How do I check to see if preg_match is working? (If I add an entry to the variable script that includes a character other than big and small letters or numbers for $field, such as "#%7gE>", the script returns the value of $var1
just like it does not contain any unnallowed characters. If I enter a field value that includes unnallowed characters, but is not a match for $field, it goes to the error for the variable script.
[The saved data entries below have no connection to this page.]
--- src/rtl/uart2wifi_core_uartx.sv ---
// UART core: baud tick generator, TX/RX FIFOs (first-word-fall-through) and TX/RX framers.
// Optional parity (parity_odd input, parity_err flag, PARITY states) under `UART2WIFI_UARTX_PARITY_EN.
module uart2wifi_core_uartx #(
    parameter int CLK_HZ     = 50000000,
    parameter int BAUD       = 19200,
    parameter int OVERSAMPLE = 16,
    parameter int DATA_BITS  = 8,
    parameter int FIFO_DEPTH = 16
) (
    input  logic                 clk,
    input  logic                 rst,
    input  logic                 tx_wr,
    input  logic [DATA_BITS-1:0] write_data,
    output logic                 tx_full,
    output logic                 tx_busy,
    output logic                 tx,
    input  logic                 rx,
    input  logic                 rx_rd,
    output logic [DATA_BITS-1:0] read_data,
    output logic                 rx_empty,
    output logic                 frame_err,
    output logic                 overrun,
    input  logic                 err_clr
`ifdef UART2WIFI_UARTX_PARITY_EN
    ,
    input  logic                 parity_odd,
    output logic                 parity_err
`endif
);

    localparam int DIV = (CLK_HZ + (BAUD * OVERSAMPLE) / 2) / (BAUD * OVERSAMPLE);
    localparam int TW  = (DIV > 1) ? $clog2(DIV) : 1;
    localparam int AW  = $clog2(FIFO_DEPTH);
    localparam int OW  = $clog2(OVERSAMPLE);
    localparam logic [OW-1:0] OS_LAST  = OW'(OVERSAMPLE - 1);
    localparam logic [OW-1:0] OS_HALF  = OW'(OVERSAMPLE / 2 - 1);
    localparam logic [3:0]    BIT_LAST = 4'(DATA_BITS - 1);

    typedef enum logic [2:0] {
        S_IDLE,
        S_START,
        S_DATA,
`ifdef UART2WIFI_UARTX_PARITY_EN
        S_PARITY,
`endif
        S_STOP
    } state_t;

    // ---------------- oversample tick ----------------
    logic [TW-1:0] tick_cnt;
    logic          tick;

    assign tick = (tick_cnt == TW'(DIV - 1));

    always_ff @(posedge clk) begin
        if (rst)       tick_cnt <= '0;
        else if (tick) tick_cnt <= '0;
        else           tick_cnt <= tick_cnt + 1'b1;
    end

    // ---------------- TX FIFO ----------------
    logic [DATA_BITS-1:0] tx_mem [FIFO_DEPTH];
    logic [AW:0]          tx_wp, tx_rp;
    logic                 tx_empty, tx_pop, tx_push;
    logic [DATA_BITS-1:0] tx_head;

    assign tx_empty = (tx_wp == tx_rp);
    assign tx_full  = (tx_wp[AW] != tx_rp[AW]) && (tx_wp[AW-1:0] == tx_rp[AW-1:0]);
    assign tx_push  = tx_wr && (!tx_full || tx_pop);
    assign tx_head  = tx_mem[tx_rp[AW-1:0]];

    always_ff @(posedge clk) begin
        if (tx_push) tx_mem[tx_wp[AW-1:0]] <= write_data;
    end

    always_ff @(posedge clk) begin
        if (rst) begin
            tx_wp <= '0;
            tx_rp <= '0;
        end else begin
            if (tx_push) tx_wp <= tx_wp + 1'b1;
            if (tx_pop)  tx_rp <= tx_rp + 1'b1;
        end
    end

    // ---------------- TX framer ----------------
    state_t               tx_state, tx_state_n;
    logic [OW-1:0]        tx_os, tx_os_n;
    logic [3:0]           tx_bit, tx_bit_n;
    logic [DATA_BITS-1:0] tx_sh, tx_sh_n;
    logic                 tx_q, tx_n, tx_end;
`ifdef UART2WIFI_UARTX_PARITY_EN
    logic                 tx_par, tx_par_n;
`endif

    assign tx_end  = tick && (tx_os == OS_LAST);
    assign tx      = tx_q;
    assign tx_busy = (tx_state != S_IDLE) || !tx_empty;

    always_ff @(posedge clk) begin
        if (rst) begin
            tx_state <= S_IDLE;
            tx_os    <= '0;
            tx_bit   <= '0;
            tx_sh    <= '0;
            tx_q     <= 1'b1;
`ifdef UART2WIFI_UARTX_PARITY_EN
            tx_par   <= 1'b0;
`endif
        end else begin
            tx_state <= tx_state_n;
            tx_os    <= tx_os_n;
            tx_bit   <= tx_bit_n;
            tx_sh    <= tx_sh_n;
            tx_q     <= tx_n;
`ifdef UART2WIFI_UARTX_PARITY_EN
            tx_par   <= tx_par_n;
`endif
        end
    end

    always_comb begin
        tx_state_n = tx_state;
        tx_os_n    = tx_os;
        tx_bit_n   = tx_bit;
        tx_sh_n    = tx_sh;
        tx_pop     = 1'b0;
        tx_n       = 1'b1;
`ifdef UART2WIFI_UARTX_PARITY_EN
        tx_par_n   = tx_par;
`endif
        if (tx_state != S_IDLE && tick) tx_os_n = (tx_os == OS_LAST) ? '0 : tx_os + 1'b1;
        case (tx_state)
            S_IDLE: if (!tx_empty) begin
                tx_pop     = 1'b1;
                tx_state_n = S_START;
                tx_os_n    = '0;
            end
            S_START: if (tx_end) begin
                tx_state_n = S_DATA;
                tx_bit_n   = '0;
            end
            S_DATA: if (tx_end) begin
                tx_sh_n = tx_sh >> 1;
                if (tx_bit == BIT_LAST) begin
`ifdef UART2WIFI_UARTX_PARITY_EN
                    tx_state_n = S_PARITY;
`else
                    tx_state_n = S_STOP;
`endif
                end else begin
                    tx_bit_n = tx_bit + 1'b1;
                end
            end
`ifdef UART2WIFI_UARTX_PARITY_EN
            S_PARITY: if (tx_end) tx_state_n = S_STOP;
`endif
            // Chain straight into the next start bit when more data is queued.
            S_STOP: if (tx_end) begin
                if (!tx_empty) begin
                    tx_pop     = 1'b1;
                    tx_state_n = S_START;
                end else begin
                    tx_state_n = S_IDLE;
                end
            end
            default: tx_state_n = S_IDLE;
        endcase
        if (tx_pop) begin
            tx_sh_n = tx_head;
`ifdef UART2WIFI_UARTX_PARITY_EN
            tx_par_n = ^tx_head ^ parity_odd;
`endif
        end
        case (tx_state_n)
            S_START:  tx_n = 1'b0;
            S_DATA:   tx_n = tx_sh_n[0];
`ifdef UART2WIFI_UARTX_PARITY_EN
            S_PARITY: tx_n = tx_par_n;
`endif
            default:  tx_n = 1'b1;
        endcase
    end

    // ---------------- RX FIFO ----------------
    logic [DATA_BITS-1:0] rx_mem [FIFO_DEPTH];
    logic [AW:0]          rx_wp, rx_rp;
    logic                 rx_full, rx_pop, rx_push, rx_push_ok;
    logic [DATA_BITS-1:0] rx_sh, rx_sh_n;

    assign rx_empty   = (rx_wp == rx_rp);
    assign rx_full    = (rx_wp[AW] != rx_rp[AW]) && (rx_wp[AW-1:0] == rx_rp[AW-1:0]);
    assign rx_pop     = rx_rd && !rx_empty;
    assign rx_push_ok = rx_push && (!rx_full || rx_pop);
    assign read_data  = rx_empty ? '0 : rx_mem[rx_rp[AW-1:0]];

    always_ff @(posedge clk) begin
        if (rx_push_ok) rx_mem[rx_wp[AW-1:0]] <= rx_sh;
    end

    always_ff @(posedge clk) begin
        if (rst) begin
            rx_wp <= '0;
            rx_rp <= '0;
        end else begin
            if (rx_push_ok) rx_wp <= rx_wp + 1'b1;
            if (rx_pop)     rx_rp <= rx_rp + 1'b1;
        end
    end

    // ---------------- RX framer ----------------
    logic          rx_s1, rx_s2, rx_prev;
    state_t        rx_state, rx_state_n;
    logic [OW-1:0] rx_os, rx_os_n;
    logic [3:0]    rx_bit, rx_bit_n;
    logic          rx_end, rx_half, fe_set, ov_set;
`ifdef UART2WIFI_UARTX_PARITY_EN
    logic          pe_set;
`endif

    assign rx_end  = tick && (rx_os == OS_LAST);
    assign rx_half = tick && (rx_os == OS_HALF);
    assign ov_set  = rx_push && rx_full && !rx_pop;

    always_ff @(posedge clk) begin
        if (rst) begin
            rx_s1     <= 1'b1;
            rx_s2     <= 1'b1;
            rx_prev   <= 1'b1;
            rx_state  <= S_IDLE;
            rx_os     <= '0;
            rx_bit    <= '0;
            rx_sh     <= '0;
            frame_err <= 1'b0;
            overrun   <= 1'b0;
`ifdef UART2WIFI_UARTX_PARITY_EN
            parity_err <= 1'b0;
`endif
        end else begin
            rx_s1     <= rx;
            rx_s2     <= rx_s1;
            rx_prev   <= rx_s2;
            rx_state  <= rx_state_n;
            rx_os     <= rx_os_n;
            rx_bit    <= rx_bit_n;
            rx_sh     <= rx_sh_n;
            // A new error in the same cycle as err_clr wins.
            frame_err <= fe_set | (frame_err & ~err_clr);
            overrun   <= ov_set | (overrun & ~err_clr);
`ifdef UART2WIFI_UARTX_PARITY_EN
            parity_err <= pe_set | (parity_err & ~err_clr);
`endif
        end
    end

    always_comb begin
        rx_state_n = rx_state;
        rx_os_n    = rx_os;
        rx_bit_n   = rx_bit;
        rx_sh_n    = rx_sh;
        rx_push    = 1'b0;
        fe_set     = 1'b0;
`ifdef UART2WIFI_UARTX_PARITY_EN
        pe_set     = 1'b0;
`endif
        if (rx_state != S_IDLE && tick) rx_os_n = (rx_os == OS_LAST) ? '0 : rx_os + 1'b1;
        case (rx_state)
            S_IDLE: begin
                rx_os_n = '0;
                if (rx_prev && !rx_s2) rx_state_n = S_START;
            end
            // Mid start bit: a line already back high was only a glitch.
            S_START: if (rx_half) begin
                rx_os_n    = '0;
                rx_bit_n   = '0;
                rx_state_n = rx_s2 ? S_IDLE : S_DATA;
            end
            S_DATA: if (rx_end) begin
                rx_sh_n = {rx_s2, rx_sh[DATA_BITS-1:1]};
                if (rx_bit == BIT_LAST) begin
`ifdef UART2WIFI_UARTX_PARITY_EN
                    rx_state_n = S_PARITY;
`else
                    rx_state_n = S_STOP;
`endif
                end else begin
                    rx_bit_n = rx_bit + 1'b1;
                end
            end
`ifdef UART2WIFI_UARTX_PARITY_EN
            S_PARITY: if (rx_end) begin
                pe_set     = ^rx_sh ^ rx_s2 ^ parity_odd;
                rx_state_n = S_STOP;
            end
`endif
            S_STOP: if (rx_end) begin
                rx_push    = 1'b1;
                fe_set     = !rx_s2;
                rx_state_n = S_IDLE;
            end
            default: rx_state_n = S_IDLE;
        endcase
    end

endmodule

--- config.mk ---
export PLATFORM = sky130hd
export DESIGN_NAME = uart2wifi_core_uartx
export DESIGN_NICKNAME = d
export VERILOG_FILES = /design/src/rtl/uart2wifi_core_uartx.sv
export SDC_FILE = /design/constraint.sdc
export NUM_CORES = 1
export LEC_CHECK = 0
export CORE_MARGIN = 4
export CORE_UTILIZATION = 62
export CTS_CLUSTER_SIZE = 14
export DETAILED_ROUTE_END_ITERATION = 16
export PLACE_DENSITY = 0.79
export SLEW_MARGIN = 20
export SYNTH_ARGS = -nofsm -noshare
export SYNTH_HDL_FRONTEND = slang
export SYNTH_SLANG_ARGS = --single-unit
--- constraint.sdc ---
create_clock -name clk -period 2.95 [get_ports clk]
set_input_delay 0.59 -clock clk [delete_from_list [all_inputs] [get_ports clk]]
set_output_delay 0.59 -clock clk [all_outputs]
set_load 0.02 [all_outputs]
==> metrics.md <==
| Metric | Value |
|---|---|
| Status | `finished, violations left` |
| Failing checks | `setup timing` |
| Hold Path Class | `in2reg` |
| Crit-path most repeated cell | `mux4_2` |
| DRC viols | `0` |
| Reg2Reg Setup Slack | `0.31 ns` |
| Setup TNS | `-0.514 ns` |
| Yosys warns | `0` |
| DR vias | `7540` |
| Layout filler cell count | `1217` |
| WP depth | `5` |
| Syn-to-layout area delta | `15.1%` |
| R2R cell count | `7` |
| Fin crit share | `1.04` |
| Synth Register Bits | `335` |
| Largest net degree at the start of global routing | `55` |
| Reg2reg end | `tx_mem[15][7]$_DFFE_PP_` |
| Antenna cells | `0` |
| Sequential area share after synthesis | `0.690` |
| Worst Path Required | `2.36 ns` |
| PwrDens | `654 nW/um^2` |
| Clk buf depth | `3` |
| Critical path's top delay family | `multiplexers` |
| Global-route wire length before repair | `44300 um` |
| Tightest Pin Transition | `0.726 ns` |
| Clk root buf | `clkbuf_16` |
| Clock skew | `0.0239 ns` |
| Maximum Capacitance Violations | `0` |
| DIE AREA | `24100 um^2` |
| Clk pin slew, worst setup/hold paths | `0.06 ns` |
| CTS tree | `done` |
| CP endpoint kind | `output pin` |
| Num CTS Buffers | `34` |
| DP Wirelength | `17100 um` |
| Post-synthesis area per instance | `16.0 um^2` |
| Crit path buffers/inverters | `2` |
| FMAX | `325 MHz` |
| CP max stage delay | `0.56 ns` |
| Async S/R FF share, synth | `0` |
| Hold Fails Final Rpt | `0` |
| I/O pin count | `28` |
| Drt via density | `6.23` |
| EDFF count, synth | `256` |
| CP Launch Type | `flip-flop` |
| Synth Net Count | `869` |
| Final Wtd Congestion | `0.823` |
| Port Buffers | `27` |
| Routed wire length | `28200 um` |
| Die X | `155 um` |
| Initial antenna violation count | `0` |
| CTS sink cnt | `335` |
| Leak Pwr | `5.13 nW` |
| Rows | `53` |
| Post-CTS Hold Fix Bufs | `0` |
| CP cell instances | `buf_12 -> mux4_2 -> mux4_2 -> nor2b_1 -> buf_2` |
| GRT Residual Overflow | `0` |
| RSZ-0062 raised after global routing | `true` |
| Initial Util | `0.635` |
| Final min period | `3.08 ns` |
| Final Core Density | `0.731` |
| Fin. max-slew vios | `0` |
| Core area | `21200 um^2` |
| DRT Pass-1 Iters | `6` |
| Setup ws final | `-0.129 ns` |
| Worst Setup EP | `read_data[6]` |
| GRT Overall Usage | `0.240` |
| DRT antenna net count | `0` |
| Nets | `940` |
| Vias in the first global route | `7680` |
| Layout cells sized above 1 | `0.216` |
| CTS H-tree depth | `2` |
| Synth Cell Area | `13400 um^2` |
| Final Setup Violations | `8` |
| Worst skew pair latency | `0.52 ns` |
| CP arrival | `2.49 ns` |
| Count of unique library cells instantiated by Yosys | `55` |
| Worst VDD drop | `0.000517 V` |
| Post-Synthesis Cells | `839` |
| DIE HEIGHT | `155 um` |
| Maximum fanout along the worst path | `7` |
| WS Path Type | `reg2out` |
| DR WL/cell | `23.3 um` |
| R2R Path Start | `tick_cnt[0]$_SDFF_PP0_` |
| Synth Flop Type | `edfxtp_1` |
| Slowest-stage cell, CP | `mux4_2` |
| Worst slew margin | `0.515` |
| Initial DRC Count | `790` |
I do have different error messages for each script. Everything works fine if I do not try to check for unnallowed characters.

Thanks

Share this post


Link to post
Share on other sites
Thanks, I tried it and got it to run, but it still is allowing unnallowed characters.
[code]<FORM ACTION="page1.php" METHOD="POST">

enter: <INPUT TYPE="PASSWORD" NAME="field" MAXLENGTH="17" /><BR />
<?php
extract($_POST);
function check_field($field) //allowed chars
{
if (!preg_match("/^[a-zA-Z0-9]$/i",$field))
return TRUE;
else
echo "bad entry";
}
?>

<INPUT TYPE="submit" />
</FORM>
[/code]
the error message "bad entry" never writes to the page (only my other error msg writes, when entering a field value not in the login script), and if the login script has a value using an unnallowed character, it still allows it to login.

Share this post


Link to post
Share on other sites
First off, preg_match("/^[a-z0-9]$/i", $blah) is fine. No need for A-Z seeing as i is case insensitivity. Secondly , it should look something like this

[code=php:0]
<?php

function validField( $field)
{
          if( preg_match( "/^[a-z0-9]$/i", $field ) ) {
                      return TRUE;
            } else {
                      print "Bad Chars\n";
            }
return FALSE;
}
[/code]

Share this post


Link to post
Share on other sites
still, the error message "Bad Chars" never writes to the page (only my other error msg writes, when entering a field value not in the login script), and if the login script has a value using an unnallowed character, it still allows it to login.

Share this post


Link to post
Share on other sites
I'd check to make sure your code is being called at all. Put

<?php if (isset($_POST)) { echo 'Yes, my code is working!'; } ?>

where you currently have your function and see if the script is being called at all.  I assume that the name of the file this form is in is 'page1.php'?

Share this post


Link to post
Share on other sites
I uploaded the files (may be different now) here:
http://www.phpfreaks.com/forums/index.php/topic,110652.msg448282.html#msg448282
I will do that again only if needed, to not use too many resources here.

I think that flow is the problem, but don't have the answer. I did try dwees test code, but let me try to explain the layout/flow, before I give the results.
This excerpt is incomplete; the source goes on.